> **Try it**
Quote exactly the lines spanning from the top of the data below to the line that contains "RTL that was", including both.
*-*-*
Context: an optimization exercise on an open-source flow, tuned for small area, a short achievable clock period and few clock cycles per item. The choices shown serve that exercise and are no tape-out recipe.
RTL that was checked went through simulation tests only; none was proved equivalent to the original.
For run 4, only the layout was checked, not whether the RTL still works.
Power and IR drop assume default switching activity.

==> design.v <==
module wz_fxu (
    input  wire        clk,
    input  wire        rst,
    input  wire        in_valid,
    output wire        in_ready,
    input  wire [4:0]  in_op,
    input  wire        in_q,       
    input  wire [1:0]  in_t,       
    input  wire [3:0]  in_x,       
    input  wire [63:0] in_a,
    input  wire [63:0] in_b,
    output reg         out_valid,
    output reg  [63:0] out_data,
    output reg         out_ill
);
    localparam OP_TCLR = 5'h00, OP_TMAC = 5'h01, OP_TMSU = 5'h02, OP_TRD  = 5'h03,
               OP_TSHL = 5'h04, OP_TSHR = 5'h05, OP_TMOV = 5'h06, OP_TLD  = 5'h07,
               OP_QMUL = 5'h08, OP_QADD = 5'h09, OP_QSUB = 5'h0A, OP_QNEG = 5'h0B,
               OP_QABS = 5'h0C, OP_QRND = 5'h0D,
               OP_CRD  = 5'h10, OP_CWR  = 5'h11, OP_TSVL = 5'h12, OP_TSVH = 5'h13,
               OP_TRST = 5'h14;
    reg [79:0] till0, till1, till2, till3;
    reg [1:0]  rm;
    reg        sat;
    reg        sov;
    reg  rdy;
    assign in_ready = rdy;
    wire fire = in_valid & rdy;
    wire        i_raw = in_q | (in_op == OP_TRST) | (in_op == OP_CWR);
    wire [31:0] i_a   = i_raw ? in_a[31:0] : {in_a[15:0], 16'd0};
    wire [31:0] i_b   = i_raw ? in_b[31:0] : {in_b[15:0], 16'd0};
    wire        i_msu = (in_op == OP_TMSU);
    wire [32:0] i_bx  = {i_b, 1'b0};
    reg  [15:0] i_neg, i_one, i_two;
    integer j;
    always @* begin
        for (j = 0; j < 16; j = j + 1) begin
            i_one[j] = i_bx[2*j+1] ^ i_bx[2*j];
            i_two[j] = (i_bx[2*j+2] & ~i_bx[2*j+1] & ~i_bx[2*j]) |
                       (~i_bx[2*j+2] & i_bx[2*j+1] & i_bx[2*j]);
            i_neg[j] = i_bx[2*j+2] ^ i_msu;
        end
    end
    reg        v1;
    reg [4:0]  op1;
    reg        q1;
    reg [1:0]  t1;
    reg [3:0]  x1;
    reg [31:0] a1;       
    reg [31:0] ah1;      
    reg [15:0] neg1, one1, two1;
    reg        msu1;
    always @(posedge clk) begin
        if (rst) begin
            v1  <= 1'b0;
            rdy <= 1'b1;
        end else begin
            v1  <= fire;
            rdy <= ~(fire & ((in_op == OP_TSHL) | (in_op == OP_TSHR)));
        end
        if (fire) begin
            op1  <= in_op;
            q1   <= in_q;
            t1   <= in_t;
            x1   <= in_x;
            a1   <= i_a;
            ah1  <= in_a[63:32];
            neg1 <= i_neg;
            one1 <= i_one;
            two1 <= i_two;
            msu1 <= i_msu;
        end
    end
    reg [31:0] b1;
    always @* begin
        for (j = 0; j < 16; j = j + 1) begin
            b1[2*j+1] = neg1[j] ^ msu1;
            if (j == 0) b1[0] = one1[0];
            else        b1[2*j] = one1[j] ^ neg1[j-1] ^ msu1;
        end
    end
    localparam [71:0] KROW = 72'hff_5555_5556_0000_0000;
    reg [71:0] pp [0:16];
    reg [33:0] psel;
    reg [71:0] nrow;
    always @* begin
        nrow = KROW;
        for (j = 0; j < 16; j = j + 1) begin
            psel = ({34{one1[j]}} & {{2{a1[31]}}, a1}) |
                   ({34{two1[j]}} & {a1[31], a1, 1'b0});
            psel = psel ^ {34{neg1[j]}};
            pp[j] = {38'd0, ~psel[33], psel[32:0]} << (2*j);
            nrow[2*j] = neg1[j];
        end
        pp[16] = nrow;
    end
    wire [71:0] l1 [0:11];
    wire [71:0] l2 [0:7];
    wire [71:0] l3 [0:5];
    wire [71:0] l4 [0:3];
    wire [71:0] l5 [0:2];
    wire [71:0] ms, mc;
    genvar g;
    generate
        for (g = 0; g < 5; g = g + 1) begin : g_l1
            assign l1[2*g]   = pp[3*g] ^ pp[3*g+1] ^ pp[3*g+2];
            assign l1[2*g+1] = {((pp[3*g] & pp[3*g+1]) | (pp[3*g] & pp[3*g+2]) |
                                 (pp[3*g+1] & pp[3*g+2])), 1'b0};
        end
        assign l1[10] = pp[15];
        assign l1[11] = pp[16];
        for (g = 0; g < 4; g = g + 1) begin : g_l2
            assign l2[2*g]   = l1[3*g] ^ l1[3*g+1] ^ l1[3*g+2];
            assign l2[2*g+1] = {((l1[3*g] & l1[3*g+1]) | (l1[3*g] & l1[3*g+2]) |
                                 (l1[3*g+1] & l1[3*g+2])), 1'b0};
        end
        for (g = 0; g < 2; g = g + 1) begin : g_l3
            assign l3[2*g]   = l2[3*g] ^ l2[3*g+1] ^ l2[3*g+2];
            assign l3[2*g+1] = {((l2[3*g] & l2[3*g+1]) | (l2[3*g] & l2[3*g+2]) |
                                 (l2[3*g+1] & l2[3*g+2])), 1'b0};
        end
        assign l3[4] = l2[6];
        assign l3[5] = l2[7];
        for (g = 0; g < 2; g = g + 1) begin : g_l4
            assign l4[2*g]   = l3[3*g] ^ l3[3*g+1] ^ l3[3*g+2];
            assign l4[2*g+1] = {((l3[3*g] & l3[3*g+1]) | (l3[3*g] & l3[3*g+2]) |
                                 (l3[3*g+1] & l3[3*g+2])), 1'b0};
        end
        assign l5[0] = l4[0] ^ l4[1] ^ l4[2];
        assign l5[1] = {((l4[0] & l4[1]) | (l4[0] & l4[2]) | (l4[1] & l4[2])), 1'b0};
        assign l5[2] = l4[3];
        assign ms = l5[0] ^ l5[1] ^ l5[2];
        assign mc = {((l5[0] & l5[1]) | (l5[0] & l5[2]) | (l5[1] & l5[2])), 1'b0};
    endgenerate
    wire d_tclr = v1 & (op1 == OP_TCLR);
    wire d_tmac = v1 & (op1 == OP_TMAC);
    wire d_tmsu = v1 & (op1 == OP_TMSU);
    wire d_trd  = v1 & (op1 == OP_TRD);
    wire d_tshl = v1 & (op1 == OP_TSHL);
    wire d_tshr = v1 & (op1 == OP_TSHR);
    wire d_tmov = v1 & (op1 == OP_TMOV);
    wire d_tld  = v1 & (op1 == OP_TLD);
    wire d_qmul = v1 & (op1 == OP_QMUL);
    wire d_qadd = v1 & (op1 == OP_QADD);
    wire d_qsub = v1 & (op1 == OP_QSUB);
    wire d_qneg = v1 & (op1 == OP_QNEG);
    wire d_qabs = v1 & (op1 == OP_QABS);
    wire d_qrnd = v1 & (op1 == OP_QRND);
    wire d_crd  = v1 & (op1 == OP_CRD);
    wire d_cwr  = v1 & (op1 == OP_CWR);
    wire d_tsvl = v1 & (op1 == OP_TSVL);
    wire d_tsvh = v1 & (op1 == OP_TSVH);
    wire d_trst = v1 & (op1 == OP_TRST);
    wire d_legal = d_tclr | d_tmac | d_tmsu | d_trd | d_tshl | d_tshr | d_tmov | d_tld |
                   d_qmul | d_qadd | d_qsub | d_qneg | d_qabs | d_qrnd |
                   d_crd | d_cwr | d_tsvl | d_tsvh | d_trst;
    wire d_mul  = d_tmac | d_tmsu | d_qmul;
    wire [5:0]  rn  = q1 ? b1[5:0] : b1[21:16];
    wire [4:0]  rk  = q1 ? ((rn > 6'd31) ? 5'd31 : rn[4:0])
                         : (((rn > 6'd15) ? 5'd15 : rn[4:0]) + 5'd16);
    wire [31:0] rlm = ~(32'hFFFF_FFFF << rk);           
    wire [31:0] rhm = rlm & ~(rlm >> 1);                
    wire [31:0] rbm = rlm >> 1;                         
    wire        r_half  = |(a1 & rhm);
    wire        r_below = |(a1 & rbm);
    wire        r_odd   = |(a1 & (rlm + 32'd1));        
    reg         r_inc;
    always @* begin
        case (rm)
            2'd0:    r_inc = 1'b0;
            2'd1:    r_inc = r_half;
            2'd2:    r_inc = r_half & (r_below | r_odd);
            default: r_inc = a1[31] & (r_half | r_below);
        endcase
    end
    wire [32:0] r_val = {a1[31], a1 & ~rlm} + ({33{r_inc}} & {1'b0, rlm + 32'd1});
    reg [5:0] tza, tzb;
    always @* begin
        tza = 6'd32;
        tzb = 6'd32;
        for (j = 31; j >= 0; j = j - 1) begin
            if (a1[j]) tza = j;
            if (b1[j]) tzb = j;
        end
    end
    wire [6:0] tzs = tza + tzb;
    wire       m_tie = (tza != 6'd32) & (tzb != 6'd32) & (tzs == (q1 ? 7'd30 : 7'd46));
    wire       m_neg = a1[31] ^ b1[31];
    wire [80:0] al_a = {{9{a1[31]}}, a1, 40'd0};
    wire [80:0] al_b = {{9{b1[31]}}, b1, 40'd0};
    wire [80:0] al_r = {{8{r_val[32]}}, r_val, 40'd0};
    wire [80:0] rc_trd = (rm == 2'd0) ? 81'd0 :
                         (rm == 2'd3) ? (q1 ? {41'd0, {40{1'b1}}} : {25'd0, {56{1'b1}}}) :
                                        (q1 ? (81'd1 << 39) : (81'd1 << 55));
    reg [80:0] w_s, w_c;
    reg        w_cin;
    always @* begin
        w_s = 81'd0;
        w_c = 81'd0;
        w_cin = 1'b0;
        if (d_tld)  w_s = al_a;
        if (d_trst) w_s = {b1[15], b1[15:0], ah1, a1};
        if (d_qadd) begin w_s = al_a; w_c = al_b; end
        if (d_qsub) begin w_s = al_a; w_c = ~al_b; w_cin = 1'b1; end
        if (d_qneg) begin w_c = ~al_a; w_cin = 1'b1; end
        if (d_qabs) begin w_c = a1[31] ? ~al_a : al_a; w_cin = a1[31]; end
        if (d_qrnd) w_s = al_r;
        if (d_trd)  w_s = rc_trd;
    end
    wire [80:0] s_next = d_mul ? {ms, 9'd0} : w_s;
    wire [80:0] c_next = d_mul ? {mc, 9'd0} : w_c;
    wire [1:0] rsel_t = d_tmov ? x1[1:0] : t1;
    wire       rd_any = d_tmac | d_tmsu | d_trd | d_tshl | d_tshr | d_tmov | d_tsvl | d_tsvh;
    wire       wr_any = d_tclr | d_tmac | d_tmsu | d_tshl | d_tshr | d_tmov | d_tld | d_trst;
    reg        v2;
    reg [3:0]  sel2, we2;
    reg [80:0] s2, c2;
    reg        cin2;
    reg        mac2, ph1_2, ph2_2, shl2;
    reg [3:0]  x2;
    reg        q2, qop2, trd2, trd3_2, fix2, tie2, rch2, rco2;
    reg        tsvl2, tsvh2, crd2, cwr2, cwsov2, ill2, ovf2, sgn2;
    wire        e_inc, e_ovf, e_sgn;
    always @(posedge clk) begin
        if (rst) begin
            v2    <= 1'b0;
            ph2_2 <= 1'b0;
            rm    <= 2'd0;
            sat   <= 1'b1;
        end else begin
            if (v2 & ph1_2) begin
                v2    <= 1'b1;
                ph2_2 <= 1'b1;
                ph1_2 <= 1'b0;
                we2   <= we2;
                sel2  <= sel2;
                cin2  <= e_inc;
                ovf2  <= e_ovf;
                sgn2  <= e_sgn;
            end else begin
                v2    <= v1;
                ph2_2 <= 1'b0;
                ph1_2 <= d_tshl | d_tshr;
                we2   <= {4{wr_any}} & (4'd1 << t1);
                sel2  <= {4{rd_any}} & (4'd1 << rsel_t);
                cin2  <= w_cin;
                ovf2  <= 1'b0;
                sgn2  <= 1'b0;
            end
            if (d_cwr) begin
                rm  <= a1[1:0];
                sat <= a1[2];
            end
        end
        s2     <= s_next;
        c2     <= c_next;
        mac2   <= d_tmac | d_tmsu;
        shl2   <= d_tshl;
        x2     <= x1;
        q2     <= q1;
        qop2   <= d_trd | d_qmul | d_qadd | d_qsub | d_qneg | d_qabs | d_qrnd;
        trd2   <= d_trd;
        trd3_2 <= d_trd & (rm == 2'd3);
        fix2   <= (d_trd | d_qmul) & (rm == 2'd2);
        tie2   <= m_tie;
        rch2   <= d_qmul & ((rm == 2'd1) | (rm == 2'd2));
        rco2   <= d_qmul & (rm == 2'd3) & m_neg;
        tsvl2  <= d_tsvl;
        tsvh2  <= d_tsvh;
        crd2   <= d_crd;
        cwr2   <= d_cwr;
        cwsov2 <= a1[3];
        ill2   <= v1 & ~d_legal;
    end
    wire [80:0] rc_mul = q2 ? ({81{rco2}} & {41'd0, {40{1'b1}}}) | ({81{rch2}} & (81'd1 << 39))
                            : ({81{rco2}} & {25'd0, {56{1'b1}}}) | ({81{rch2}} & (81'd1 << 55));
    wire [79:0] ta = ({80{sel2[0]}} & till0) | ({80{sel2[1]}} & till1) |
                     ({80{sel2[2]}} & till2) | ({80{sel2[3]}} & till3);
    wire [80:0] ea = {ta[79], ta} | rc_mul;
    wire [80:0] es = s2 & ~{81{trd3_2 & ~ta[79]}};
    wire [80:0] x_s = ea ^ es ^ c2;
    wire [80:0] x_c = {((ea[79:0] & es[79:0]) | (ea[79:0] & c2[79:0]) | (es[79:0] & c2[79:0])), cin2};
    wire [80:0] sum = x_s + x_c;
    wire        t_ovf = (mac2 & (sum[80] ^ sum[79])) | (ph2_2 & ovf2);
    wire        t_sgn = mac2 ? sum[80] : sgn2;
    wire        t_clamp = t_ovf & sat;
    wire [79:0] t_fit = t_clamp ? {t_sgn, {79{~t_sgn}}} : sum[79:0];
    wire [95:0] sh_x = shl2 ? {ta, 16'd0} : {{17{ta[79]}}, ta[79:1]};
    wire [3:0]  sh_m = shl2 ? ~x2 : x2;
    wire [95:0] sh_y = sh_x >> sh_m;
    wire [79:0] sh_v = sh_y[79:0];
    wire [15:0] oh_x  = 16'd1 << x2;             
    wire [15:0] lt_x  = oh_x - 16'd1;            
    wire [16:0] oh_x1 = {oh_x, 1'b0};            
    wire        sh_half  = |(ta[15:0] & oh_x);
    wire        sh_below = |(ta[15:0] & lt_x);
    wire        sh_odd   = |(ta[16:0] & oh_x1);
    reg         sh_inc;
    always @* begin
        case (rm)
            2'd0:    sh_inc = 1'b0;
            2'd1:    sh_inc = sh_half;
            2'd2:    sh_inc = sh_half & (sh_below | sh_odd);
            default: sh_inc = ta[79] & (sh_half | sh_below);
        endcase
    end
    wire [15:0] sh_neq;
    generate
        for (g = 0; g < 16; g = g + 1) begin : g_neq
            assign sh_neq[g] = ta[78-g] ^ ta[79];
        end
    endgenerate
    wire sh_ovf = |(sh_neq & (oh_x | lt_x));
    assign e_inc = ~shl2 & sh_inc;
    assign e_ovf = shl2 & sh_ovf;
    assign e_sgn = ta[79];
    wire [79:0] t_new = ph1_2 ? sh_v : t_fit;
    wire        tie_a = q2 ? (ta[39] & ~|ta[38:0]) : (ta[55] & ~|ta[54:0]);
    wire        q_fix = fix2 & (trd2 ? tie_a : tie2);
    wire [31:0] q_w   = q2 ? {sum[71:41], sum[40] & ~q_fix}
                           : {sum[71:57], sum[56] & ~q_fix, 16'd0};
    wire        q_in  = (sum[80:71] == 10'd0) | (sum[80:71] == 10'h3FF);
    wire        q_clamp = ~q_in & sat;
    wire [31:0] q_c   = q_clamp ? {sum[80], {31{~sum[80]}}} : q_w;
    wire [63:0] q_out = q2 ? {{32{q_c[31]}}, q_c} : {{48{q_c[31]}}, q_c[31:16]};
    wire [63:0] res = qop2  ? q_out :
                      tsvl2 ? ta[63:0] :
                      tsvh2 ? {48'd0, ta[79:64]} :
                      crd2  ? {60'd0, sov, sat, rm} : 64'd0;
    always @(posedge clk) begin
        if (rst) begin
            till0     <= 80'd0;
            till1     <= 80'd0;
            till2     <= 80'd0;
            till3     <= 80'd0;
            sov       <= 1'b0;
            out_valid <= 1'b0;
            out_data  <= 64'd0;
            out_ill   <= 1'b0;
        end else begin
            out_valid <= v2 & ~ph1_2;
            if (v2) begin
                if (we2[0]) till0 <= t_new;
                if (we2[1]) till1 <= t_new;
                if (we2[2]) till2 <= t_new;
                if (we2[3]) till3 <= t_new;
                if (cwr2)
                    sov <= cwsov2;
                else if ((qop2 & q_clamp) | (t_clamp & ~ph1_2))
                    sov <= 1'b1;
            end
            out_data <= res;
            out_ill  <= ill2;
        end
    end
endmodule
==> run.sh <==
#!/bin/bash
# synth_recipe.tcl (not shown) runs the flow's synth.tcl, then flattens the netlist and writes it again
# the make line also repeats each setting of config.mk as NAME=value (left out here)
make -C /OpenROAD-flow-scripts/flow DESIGN_CONFIG=/design/flow/config.mk WORK_HOME=/design/flow/orfs CLKGATE_MAP_FILE= SYNTH_SCRIPT=/design/flow/synth_recipe.tcl finish
==> config.mk <==
export PLATFORM = sky130hd
export DESIGN_NAME = wz_fxu
export DESIGN_NICKNAME = wz_fxu
export VERILOG_FILES = /design/flow/design.v
export SDC_FILE = /design/flow/constraint.sdc
export NUM_CORES = 4
export LEC_CHECK = 0
export ABC_CLOCK_PERIOD_IN_PS = 4000
export CAP_MARGIN = 70
export CORE_MARGIN = 2
export CORE_UTILIZATION = 40
export PLACE_DENSITY = 0.6
export SETUP_SLACK_MARGIN = 5
export SLEW_MARGIN = 70
==> constraint.sdc <==
create_clock -name core_clock -period 17.0 [get_ports {clk}]
set_input_delay 3.4000 -clock core_clock [delete_from_list [all_inputs] [get_ports {clk}]]
set_output_delay 3.4000 -clock core_clock [all_outputs]
set_load 0.01 [all_outputs]
==> out/summary.log, run 1 <==
[cts] H-tree depth reported by CTS 3
[cells_and_area] count of nets after finishing 9478
[worst_setup_path] Critical Path Sink Type register
[global_route] initial antenna violation count 13
[worst_setup_path] type of origin of the critical path register
[cells_and_area] fraction of layout cells with a size suffix above 1 9.29%
[timing] Pins Over Slew Limit 0
[global_route] met3 Usage GRT 7.93%
[place] HPWL after detailed placement 222000 µm
[power] relative contribution of sequential cells to total power 12.8%
[timing] Max Clock Freq 112 MHz
[timing] remaining max-slew budget at the tightest pin 64.8%
[die] initial core utilization 40.3%
[cts] Sink Count 692
[logic_synthesis] share of the yosys chip area belonging to registers 22.0%
[logic_synthesis] number of enable-type register cells in the synthesized netlist 137
[timing] minimum clock period after layout 8940 ps
[die] I/O pin cnt 210
[timing] final period utilization 52.6%
[place] # port buffers 177
[power] switching share of power 52.3%
[cells_and_area] multi-input combinational cell area 49800 µm²
[cells_and_area] sequential standard cell area 15200 µm²
[global_route] global-route wire length before repair 444000 µm
[timing] transition time at the pin with the least slew margin 525 ps
[detailed_routing] number of remaining DRC errors 0
[logic_synthesis] Synth area leader sky130_fd_sc_hd__dfxtp_1
[timing] setup repair after global routing missed its margin no
[power] switching power summed over all nets 7370 µW
[global_route] layer carrying the most global-route usage met2
[worst_setup_path] worst path required time 17650 ps
[worst_setup_path] critical path arrival 9590 ps
[global_route] global-route total usage across every layer 33.9%
[worst_setup_path] cell with the largest stage delay on the worst path sky130_fd_sc_hd__or4_1
[logic_synthesis] Avg Cell Area, Syn 7.98 µm²
[cts] buffer levels on the longest clock path 3
[detailed_routing] aggregate routed wire length 306000 µm
[cts] clock latency on the worst-skew pair 760 ps
[die] die footprint 176000 µm²
[place] setup slack at placement 8200 ps
[logic_synthesis] gate count of the mapped netlist 8668
[die] die width 420 µm
[logic_synthesis] cell area after synthesis 69200 µm²
[logic_synthesis] net count after synthesis 9626
[worst_setup_path] start-to-end type of the worst setup path reg2reg
[power] reported leakage power 0.0318 µW
[power] power density relative to cell area 177 nW/µm²
[power] worst vdd rail ir drop 0.574 mV
[logic_synthesis] flip-flop cell with the highest count after synthesis sky130_fd_sc_hd__dfxtp_1
[cells_and_area] commonest non-fill, non-tap cell in the layout sky130_fd_sc_hd__nand2_1
[flow_run] max-cap violations 0
[timing] number of endpoints failing setup at the final stage 0
[timing] final sum of negative setup slack 0 ps
[global_route] maximum number of pins on one net before global-route repair 60
[worst_setup_path] biggest fanout along the worst timing path 31
[power] total internal power 6730 µW
[logic_synthesis] leading cell types by total area after synthesis sky130_fd_sc_hd__dfxtp_1 (16%), sky130_fd_sc_hd__fa_1 (15%), sky130_fd_sc_hd__nand2_1 (7.3%)
[cts] number of cells upsized or downsized after cts 0
[cts] Reg clk slew, reported paths 60 ps
[cells_and_area] filler cell count in the final layout 16800
[cts] cts bufs inserted 80
[detailed_routing] routed via count divided by cell count 6.15
[run_status] run status complete, no violations
[logic_synthesis] flip-flop and latch count after synthesis 692
[cts] hold buffer count at cts 0
[logic_synthesis] distinct cell type count after synthesis 96
[detailed_routing] detailed router's first-iteration violation count 7898
[cells_and_area] P&R area growth vs syn 15.3%
[logic_synthesis] share of async-settable or async-resettable flops after synthesis 0%
[timing] post-layout worst setup margin 8060 ps
[die] number of core rows 152
[cells_and_area] commonest non-fill, non-tap cells in the layout sky130_fd_sc_hd__nand2_1 (1296), sky130_fd_sc_hd__inv_1 (773), sky130_fd_sc_hd__a21oi_1 (770), sky130_fd_sc_hd__a22oi_1 (634), sky130_fd_sc_hd__dfxtp_1 (549)
[detailed_routing] total via count after detailed routing 67000
[place] final RePlAce weighted congestion 1.01
[timing] largest clock skew in the final design 75.7 ps
[power] relative contribution of the clock network to total power 12.3%
[die] Chip Height 420 µm
[global_route] met2 global-route usage 52.5%
[cts] clock tree from TritonCTS done
[global_route] total overflow reported by the global router 0
[worst_hold_path] class of the tightest hold or removal check reg2reg
[logic_synthesis] Synth top area share 16.1%
[timing] number of hold-slack violations in the final timing report 0
[cts] root cell of the clock tree sky130_fd_sc_hd__clkbuf_16
[worst_setup_path] delay contributed by the slowest stage of the critical path 560 ps
[die] core area 172000 µm²
[detailed_routing] Final ANT Viol Nets 0
[global_route] GR Layer Usage met1 42.0%
[global_route] number of global-route vias before repair 65500
[logic_synthesis] count of synthesis-stage warnings from yosys 2
[detailed_routing] final routed wire length divided by cell count 28.1 µm
[detailed_routing] number of detailed-routing iterations run before antenna repair 7
[cts] number of buffers added for setup after CTS 0
[power] logic gate share of total power 74.9%
## cells in the mapped netlist (15+ instances only)
library cell,count
sky130_fd_sc_hd__nand3_1,61
sky130_fd_sc_hd__a31oi_1,66
sky130_fd_sc_hd__xnor2_1,469
sky130_fd_sc_hd__a211oi_1,46
sky130_fd_sc_hd__a21o_1,48
sky130_fd_sc_hd__o31ai_1,22
sky130_fd_sc_hd__nor3b_1,23
sky130_fd_sc_hd__clkbuf_1,526
sky130_fd_sc_hd__xor2_1,257
sky130_fd_sc_hd__buf_2,16
sky130_fd_sc_hd__a221o_1,40
sky130_fd_sc_hd__inv_1,779
sky130_fd_sc_hd__nor3_1,82
sky130_fd_sc_hd__o21a_1,37
sky130_fd_sc_hd__a21oi_1,788
sky130_fd_sc_hd__a22oi_1,634
sky130_fd_sc_hd__o211ai_1,41
sky130_fd_sc_hd__o21ai_1,35
sky130_fd_sc_hd__or2_2,15
sky130_fd_sc_hd__mux4_2,44
sky130_fd_sc_hd__o22ai_1,35
sky130_fd_sc_hd__and3_1,41
sky130_fd_sc_hd__a32o_1,15
sky130_fd_sc_hd__and2_1,88
sky130_fd_sc_hd__edfxtp_1,137
sky130_fd_sc_hd__nand2b_1,29
sky130_fd_sc_hd__or3_1,15
sky130_fd_sc_hd__ha_1,296
sky130_fd_sc_hd__fa_1,519
sky130_fd_sc_hd__nand4_1,47
sky130_fd_sc_hd__nand2_1,1338
sky130_fd_sc_hd__a221oi_1,58
sky130_fd_sc_hd__mux2i_1,92
sky130_fd_sc_hd__o21bai_1,32
sky130_fd_sc_hd__a21boi_0,15
sky130_fd_sc_hd__a22o_1,23
sky130_fd_sc_hd__buf_1,204
sky130_fd_sc_hd__nor4_1,43
sky130_fd_sc_hd__a222oi_1,16
sky130_fd_sc_hd__o221ai_1,16
sky130_fd_sc_hd__nor2_1,492
sky130_fd_sc_hd__dfxtp_1,555
sky130_fd_sc_hd__o21ai_0,307
sky130_fd_sc_hd__nor2b_1,42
*-*-*
> **Response to the exercise**
Context: an optimization exercise on an open-source flow, tuned for small area, a short achievable clock period and few clock cycles per item. The choices shown serve that exercise and are no tape-out recipe.
RTL that was checked went through simulation tests only; none was proved equivalent to the original.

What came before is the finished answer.